Like millions of Americans, I remember my first day of swim lessons at the YMCA. As I left my grandfather’s grip and waded into the freezing cold water, two hands gripping the tile sides of the pool, I began to cry. I felt like I would never learn to swim. But learn I did, and, although I am close to 18 now, I still consider myself a perpetual Y kid.

Through the Y’s swim programs, I found confidence in the water and discovered a lifelong, lifesaving skill. Through the Y’s youth and government program, I serve as the youth governor of Maryland and find inspiration to enter public service at every program event. Through the Y’s diabetes prevention programming, I know I’ll find hope as the son and grandson of diabetics. But the COVID-19 crisis threatens to topple the charity cornerstones of my life and our state.

The complete shutdown in economic activity over the next weeks will prevent many organizations, including my own youth and government program, from hosting the events they need to maintain revenue streams and program funding. An inevitable economic downturn will also force many people to cut their charitable giving for the year short, punching charities in the gut when their services are needed most.

However, there is another staggering economic dimension to the challenge facing our charities. Payrolls in the independent sector are larger than those even in the construction, finance, and transportation industries. Nonprofit organizations such as the Y employ more than 12 million people who compose the fabric of their communities. Millions of livelihoods are now at risk.
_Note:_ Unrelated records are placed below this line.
**config.mk**
```make
export PLATFORM = sky130hd
export DESIGN_NAME = ptb_bridge
export DESIGN_NICKNAME = d
export VERILOG_FILES = /design/src/verilog/ptb_pkg.sv /design/src/verilog/ptb_bridge.sv /design/src/verilog/ptb_word_buf.sv
export SDC_FILE = /design/constraint.sdc
export NUM_CORES = 1
export LEC_CHECK = 0
export BUFFER_PORTS_ARGS = -buffer_cell sky130_fd_sc_hd__buf_2
export CAP_MARGIN = 20
export CORE_ASPECT_RATIO = 1.1
export CORE_MARGIN = 2
export CORE_UTILIZATION = 50
export CTS_CLUSTER_DIAMETER = 60
export DETAILED_ROUTE_END_ITERATION = 12
export GPL_TIMING_DRIVEN = 0
export PLACE_DENSITY = 0.77
export SLEW_MARGIN = 5
export SYNTH_ARGS = -nofsm -noshare
export SYNTH_HDL_FRONTEND = slang
export SYNTH_SLANG_ARGS = --single-unit
```
**constraint.sdc**
```tcl
create_clock -name mclk -period 3.51 [get_ports mclk]
set_clock_uncertainty 0.2 [all_clocks]
set_input_delay 0.702 -clock mclk [delete_from_list [all_inputs] [get_ports mclk]]
set_output_delay 0.702 -clock mclk [all_outputs]
set_load 0.03 [all_outputs]
```
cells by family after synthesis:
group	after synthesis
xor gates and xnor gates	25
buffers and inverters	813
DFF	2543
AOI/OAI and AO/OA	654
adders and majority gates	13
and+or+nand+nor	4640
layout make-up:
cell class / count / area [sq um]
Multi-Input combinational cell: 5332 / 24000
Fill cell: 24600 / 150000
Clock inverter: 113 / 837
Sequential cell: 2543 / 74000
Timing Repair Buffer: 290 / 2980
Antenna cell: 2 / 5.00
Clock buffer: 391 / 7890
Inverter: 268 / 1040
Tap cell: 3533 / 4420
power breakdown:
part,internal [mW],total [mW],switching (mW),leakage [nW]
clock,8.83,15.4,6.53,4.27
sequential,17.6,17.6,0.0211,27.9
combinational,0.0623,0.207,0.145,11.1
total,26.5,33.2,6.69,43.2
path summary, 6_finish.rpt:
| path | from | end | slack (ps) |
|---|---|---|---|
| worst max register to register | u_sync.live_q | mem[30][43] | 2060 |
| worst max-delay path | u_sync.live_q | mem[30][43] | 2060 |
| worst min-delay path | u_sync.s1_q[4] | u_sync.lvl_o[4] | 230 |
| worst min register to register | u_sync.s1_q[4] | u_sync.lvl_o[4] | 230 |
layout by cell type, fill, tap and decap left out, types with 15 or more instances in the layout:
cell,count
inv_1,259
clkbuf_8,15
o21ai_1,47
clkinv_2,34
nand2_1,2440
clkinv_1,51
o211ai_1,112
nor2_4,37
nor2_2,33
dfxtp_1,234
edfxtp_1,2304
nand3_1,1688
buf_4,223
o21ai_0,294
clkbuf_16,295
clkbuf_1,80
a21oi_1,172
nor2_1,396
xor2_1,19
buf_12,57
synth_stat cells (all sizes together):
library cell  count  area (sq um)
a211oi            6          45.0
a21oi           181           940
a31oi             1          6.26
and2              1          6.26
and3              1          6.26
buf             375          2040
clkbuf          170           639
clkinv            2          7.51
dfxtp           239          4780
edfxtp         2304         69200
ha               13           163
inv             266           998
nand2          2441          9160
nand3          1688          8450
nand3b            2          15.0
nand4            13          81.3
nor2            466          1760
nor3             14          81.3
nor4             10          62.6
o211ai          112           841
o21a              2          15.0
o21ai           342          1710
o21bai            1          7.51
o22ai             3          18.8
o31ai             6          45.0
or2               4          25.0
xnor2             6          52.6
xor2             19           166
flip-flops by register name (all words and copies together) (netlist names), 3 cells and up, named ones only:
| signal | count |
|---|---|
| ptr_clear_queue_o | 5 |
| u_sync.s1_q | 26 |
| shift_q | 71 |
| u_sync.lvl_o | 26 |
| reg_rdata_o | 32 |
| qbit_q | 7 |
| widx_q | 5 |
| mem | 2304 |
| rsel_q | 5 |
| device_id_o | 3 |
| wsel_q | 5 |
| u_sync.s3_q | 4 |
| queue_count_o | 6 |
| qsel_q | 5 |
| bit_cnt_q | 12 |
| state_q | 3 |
[config.mk]
export PLATFORM = sky130hd
export DESIGN_NAME = mtc_main_timer
export DESIGN_NICKNAME = d
export VERILOG_FILES = /design/src/mtc_pkg.sv /design/src/mtc_capture_chan.sv /design/src/mtc_priority_enc.sv /design/src/mtc_main_timer.sv
export SDC_FILE = /design/constraint.sdc
export NUM_CORES = 1
export LEC_CHECK = 0
export BUFFER_PORTS_ARGS = -buffer_cell sky130_fd_sc_hd__clkbuf_2
export CAP_MARGIN = 20
export CORE_UTILIZATION = 45
export CTS_CLUSTER_SIZE = 12
export DETAILED_ROUTE_END_ITERATION = 8
export PLACE_DENSITY = 0.84
export REMOVE_ABC_BUFFERS = 1
export SLEW_MARGIN = 20
export SYNTH_ARGS = -nofsm -noshare
export SYNTH_HDL_FRONTEND = slang
export SYNTH_SLANG_ARGS = --single-unit
[constraint.sdc]
create_clock -name clock_i -period 3.5 [get_ports clock_i]
set_clock_uncertainty 0.2 [all_clocks]
set_input_delay 0.175 -clock clock_i [delete_from_list [all_inputs] [get_ports clock_i]]
set_output_delay 0.175 -clock clock_i [all_outputs]
set_load 0.005 [all_outputs]
[src/mtc_pkg.sv]
package mtc_pkg;

  // ==========================================================================
  // Widths and channel counts
  localparam int unsigned CNT_W = 16;
  localparam int unsigned NUM_CAP = 3;
  localparam int unsigned NUM_CMP = 5;
  localparam int unsigned PRE_SEL_W = 2;
  localparam int unsigned TICK_SEL_W = 2;

  // ==========================================================================
  // Interrupt source indices and count
  localparam int unsigned SRC_OVF = 0;
  localparam int unsigned SRC_TICK = 1;
  localparam int unsigned SRC_CAP0 = 2;
  localparam int unsigned SRC_CMP0 = SRC_CAP0 + NUM_CAP;
  localparam int unsigned NUM_SRC = SRC_CMP0 + NUM_CMP;
  localparam int unsigned SRC_IDX_W = 4;

  // ==========================================================================
  // Tap positions in the chain clocked directly by the system clock, beside the prescaler
  localparam int unsigned TICK_BASE_BIT = 13;
  localparam int unsigned WDOG_TAP_BIT = 16;
  localparam int unsigned CHAIN_W = 17;

  // ==========================================================================
  // Reset values
  localparam logic [CNT_W-1:0] CNT_RST = 16'h0000;
  localparam logic [CHAIN_W-1:0] CHAIN_RST = 17'h00000;

  // Capture edge selection codes.
  typedef enum logic [1:0]
  {
    MTC_EDGE_OFF,
    MTC_EDGE_RISE,
    MTC_EDGE_FALL,
    MTC_EDGE_BOTH
  } mtc_edge_t;

endpackage : mtc_pkg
Sooner rather than later, 44,504 people in just Montgomery County, Maryland, could lose their jobs. And Maryland might find itself bereft of A Wider Circle, which provides home goods, counseling, and antipoverty education to families in need. It is horrifying to imagine what my community would look like without the youth and family services provided by the Silver Spring Y or the lifesaving generosity of Manna Food Center.
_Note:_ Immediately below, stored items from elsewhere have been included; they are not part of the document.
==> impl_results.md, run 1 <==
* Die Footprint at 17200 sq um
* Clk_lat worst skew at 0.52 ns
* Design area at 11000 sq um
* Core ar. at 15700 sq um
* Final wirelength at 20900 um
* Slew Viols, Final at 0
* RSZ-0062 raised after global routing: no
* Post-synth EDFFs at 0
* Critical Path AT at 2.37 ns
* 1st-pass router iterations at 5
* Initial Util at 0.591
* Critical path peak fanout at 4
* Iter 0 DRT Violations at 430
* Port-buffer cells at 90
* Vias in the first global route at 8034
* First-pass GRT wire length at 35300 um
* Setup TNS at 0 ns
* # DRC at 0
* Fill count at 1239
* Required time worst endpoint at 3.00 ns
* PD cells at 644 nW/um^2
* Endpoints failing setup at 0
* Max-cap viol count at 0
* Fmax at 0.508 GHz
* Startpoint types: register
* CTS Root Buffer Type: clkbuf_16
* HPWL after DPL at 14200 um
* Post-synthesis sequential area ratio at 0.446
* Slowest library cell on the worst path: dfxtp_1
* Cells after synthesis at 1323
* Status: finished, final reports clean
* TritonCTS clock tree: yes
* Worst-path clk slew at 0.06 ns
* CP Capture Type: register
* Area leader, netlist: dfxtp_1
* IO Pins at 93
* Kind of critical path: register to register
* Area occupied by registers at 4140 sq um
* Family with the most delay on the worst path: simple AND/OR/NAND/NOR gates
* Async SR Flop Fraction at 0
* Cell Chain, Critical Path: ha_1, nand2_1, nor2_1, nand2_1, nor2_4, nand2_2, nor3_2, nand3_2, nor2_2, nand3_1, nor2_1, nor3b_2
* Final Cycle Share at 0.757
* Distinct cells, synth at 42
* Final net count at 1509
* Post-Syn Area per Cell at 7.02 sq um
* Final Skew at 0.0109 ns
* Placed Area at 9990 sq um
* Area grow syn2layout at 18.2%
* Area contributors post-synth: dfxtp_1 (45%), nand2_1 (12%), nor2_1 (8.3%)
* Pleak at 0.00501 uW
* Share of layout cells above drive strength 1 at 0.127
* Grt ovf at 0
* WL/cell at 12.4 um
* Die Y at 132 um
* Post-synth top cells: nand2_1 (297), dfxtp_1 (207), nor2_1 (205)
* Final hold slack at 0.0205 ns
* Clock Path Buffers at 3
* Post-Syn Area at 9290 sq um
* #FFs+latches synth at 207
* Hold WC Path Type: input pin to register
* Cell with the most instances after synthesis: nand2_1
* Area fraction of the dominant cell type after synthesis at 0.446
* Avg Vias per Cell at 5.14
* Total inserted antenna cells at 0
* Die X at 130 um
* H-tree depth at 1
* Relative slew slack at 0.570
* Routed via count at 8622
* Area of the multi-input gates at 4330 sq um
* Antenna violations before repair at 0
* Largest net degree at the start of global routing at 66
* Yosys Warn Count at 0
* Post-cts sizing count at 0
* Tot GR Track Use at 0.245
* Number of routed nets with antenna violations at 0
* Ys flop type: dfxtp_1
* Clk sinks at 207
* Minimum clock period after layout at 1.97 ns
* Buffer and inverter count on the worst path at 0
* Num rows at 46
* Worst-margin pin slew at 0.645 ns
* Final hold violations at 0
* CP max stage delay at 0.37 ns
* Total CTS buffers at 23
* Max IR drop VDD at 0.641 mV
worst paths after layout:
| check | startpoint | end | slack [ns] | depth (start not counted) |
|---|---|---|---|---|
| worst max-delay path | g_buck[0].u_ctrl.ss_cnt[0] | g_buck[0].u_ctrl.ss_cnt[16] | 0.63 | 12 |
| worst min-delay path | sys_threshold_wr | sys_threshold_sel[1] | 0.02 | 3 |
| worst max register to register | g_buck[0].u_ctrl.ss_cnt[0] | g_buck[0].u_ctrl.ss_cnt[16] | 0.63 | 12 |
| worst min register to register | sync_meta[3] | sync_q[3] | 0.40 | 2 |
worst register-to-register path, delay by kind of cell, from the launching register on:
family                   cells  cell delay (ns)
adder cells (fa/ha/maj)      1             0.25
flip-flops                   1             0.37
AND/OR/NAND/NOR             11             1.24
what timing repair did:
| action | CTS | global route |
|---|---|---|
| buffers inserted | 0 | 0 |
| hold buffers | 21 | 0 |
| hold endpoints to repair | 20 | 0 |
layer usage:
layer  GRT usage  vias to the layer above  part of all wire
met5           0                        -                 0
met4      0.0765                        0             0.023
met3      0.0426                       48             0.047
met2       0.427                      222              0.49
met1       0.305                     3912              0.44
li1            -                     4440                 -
Just as our elected officials have stood up for their constituents and defended the common good on countless other occasions, they must fight the good fight now. Nationwide nonprofit organizations have recently released a request for the legislature to allocate $60 billion in relief for groups on the frontlines of the battle against the coronavirus. Congress must ensure, as it relieves corporations decimated by the current crisis, that it also sees to the needs of the nonprofit organizations whose work is so vitally important.

Lintaro Donovan is a high school student in Silver Spring, Maryland.